#### DATA SECTION ####

Background: an optimization exercise with open tools, aiming at small area. Do not read the settings as production practice. Only simulation tests tie the RTL to the original design; equivalence was not proved. Power figures rest on the tool's default switching activity, not on a simulated workload.

<file path="flow/constraint.sdc">
create_clock -name core_clock -period 7.0 [get_ports {clk}]
set_input_delay 1.4000 -clock core_clock [delete_from_list [all_inputs] [get_ports {clk}]]
set_output_delay 1.4000 -clock core_clock [all_outputs]
set_load 0.01 [all_outputs]
</file>
<file path="flow/design.v">
package cpu_pkg;
   localparam int REG_W = 32;
   localparam int REG_N = 32;
   localparam logic [4:0] REG_ZERO = 5'd0;
   localparam logic [4:0] REG_GP = 5'd28;
   localparam logic [4:0] REG_SP = 5'd29;
   localparam logic [4:0] REG_RA = 5'd31;
   localparam logic [1:0] WB_ALU = 2'b00;
   localparam logic [1:0] WB_MEM = 2'b01;
   localparam logic [1:0] WB_PC4 = 2'b10;
endpackage
import cpu_pkg::*;
module gpr_file
#(
   parameter logic [REG_W-1:0] SP_INIT = 32'h0000_2FFC,
   parameter logic [REG_W-1:0] GP_INIT = 32'h0000_1800,
   parameter logic [4:0] LINK_REG = REG_RA
) (
   input  logic             clk,
   input  logic             rst_n,
   input  logic [4:0]       rd_addr_a,
   input  logic [4:0]       rd_addr_b,
   output logic [REG_W-1:0] rd_data_a,
   output logic [REG_W-1:0] rd_data_b,
   input  logic             wr_en,
   input  logic             wr_link,
   input  logic [4:0]       wr_addr,
   input  logic [REG_W-1:0] wr_data,
   output logic             wr_ack,
   output logic [REG_N-1:0] dirty_mask
);
   logic [REG_W-1:0] regs [REG_N];
   logic [4:0] dest;
   logic we;
   logic [4:0] ra [2];
   logic [REG_W-1:0] rv [2];
   assign dest = wr_link ? LINK_REG : wr_addr;
   assign we = wr_en && (dest != REG_ZERO);
   always_ff @(posedge clk or negedge rst_n)
      if (!rst_n) begin
         for (int i = 0; i < REG_N; i++) regs[i] <= '0;
         regs[REG_GP] <= GP_INIT;
         regs[REG_SP] <= SP_INIT;
         dirty_mask <= '0;
         wr_ack <= 1'b0;
      end else if (we) begin
         regs[dest] <= wr_data;
         dirty_mask[dest] <= 1'b1;
         wr_ack <= 1'b1;
      end else
         wr_ack <= 1'b0;
   assign ra[0] = rd_addr_a;
   assign ra[1] = rd_addr_b;
   for (genvar p = 0; p < 2; p++) begin : g_rd
      assign rv[p] = regs[ra[p]];
   end
   assign rd_data_a = rv[0];
   assign rd_data_b = rv[1];
endmodule
</file>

####

INSTRUCTIONS TO FOLLOW -
Using the data above, restate every record word for word.

RESULT OF THIS EXERCISE -
Background: an optimization exercise with open tools, aiming at small area. Do not read the settings as production practice. Only simulation tests tie the RTL to the original design; equivalence was not proved. Power figures rest on the tool's default switching activity, not on a simulated workload.

<file path="flow/constraint.sdc">
create_clock -name core_clock -period 7.0 [get_ports {clk}]
set_input_delay 1.4000 -clock core_clock [delete_from_list [all_inputs] [get_ports {clk}]]
set_output_delay 1.4000 -clock core_clock [all_outputs]
set_load 0.01 [all_outputs]
</file>
<file path="flow/design.v">
package cpu_pkg;
   localparam int REG_W = 32;
   localparam int REG_N = 32;
   localparam logic [4:0] REG_ZERO = 5'd0;
   localparam logic [4:0] REG_GP = 5'd28;
   localparam logic [4:0] REG_SP = 5'd29;
   localparam logic [4:0] REG_RA = 5'd31;
   localparam logic [1:0] WB_ALU = 2'b00;
   localparam logic [1:0] WB_MEM = 2'b01;
   localparam logic [1:0] WB_PC4 = 2'b10;
endpackage
import cpu_pkg::*;
module gpr_file
#(
   parameter logic [REG_W-1:0] SP_INIT = 32'h0000_2FFC,
   parameter logic [REG_W-1:0] GP_INIT = 32'h0000_1800,
   parameter logic [4:0] LINK_REG = REG_RA
) (
   input  logic             clk,
   input  logic             rst_n,
   input  logic [4:0]       rd_addr_a,
   input  logic [4:0]       rd_addr_b,
   output logic [REG_W-1:0] rd_data_a,
   output logic [REG_W-1:0] rd_data_b,
   input  logic             wr_en,
   input  logic             wr_link,
   input  logic [4:0]       wr_addr,
   input  logic [REG_W-1:0] wr_data,
   output logic             wr_ack,
   output logic [REG_N-1:0] dirty_mask
);
   logic [REG_W-1:0] regs [REG_N];
   logic [4:0] dest;
   logic we;
   logic [4:0] ra [2];
   logic [REG_W-1:0] rv [2];
   assign dest = wr_link ? LINK_REG : wr_addr;
   assign we = wr_en && (dest != REG_ZERO);
   always_ff @(posedge clk or negedge rst_n)
      if (!rst_n) begin
         for (int i = 0; i < REG_N; i++) regs[i] <= '0;
         regs[REG_GP] <= GP_INIT;
         regs[REG_SP] <= SP_INIT;
         dirty_mask <= '0;
         wr_ack <= 1'b0;
      end else if (we) begin
         regs[dest] <= wr_data;
         dirty_mask[dest] <= 1'b1;
         wr_ack <= 1'b1;
      end else
         wr_ack <= 1'b0;
   assign ra[0] = rd_addr_a;
   assign ra[1] = rd_addr_b;
   for (genvar p = 0; p < 2; p++) begin : g_rd
      assign rv[p] = regs[ra[p]];
   end
   assign rd_data_a = rv[0];
   assign rd_data_b = rv[1];
endmodule
</file>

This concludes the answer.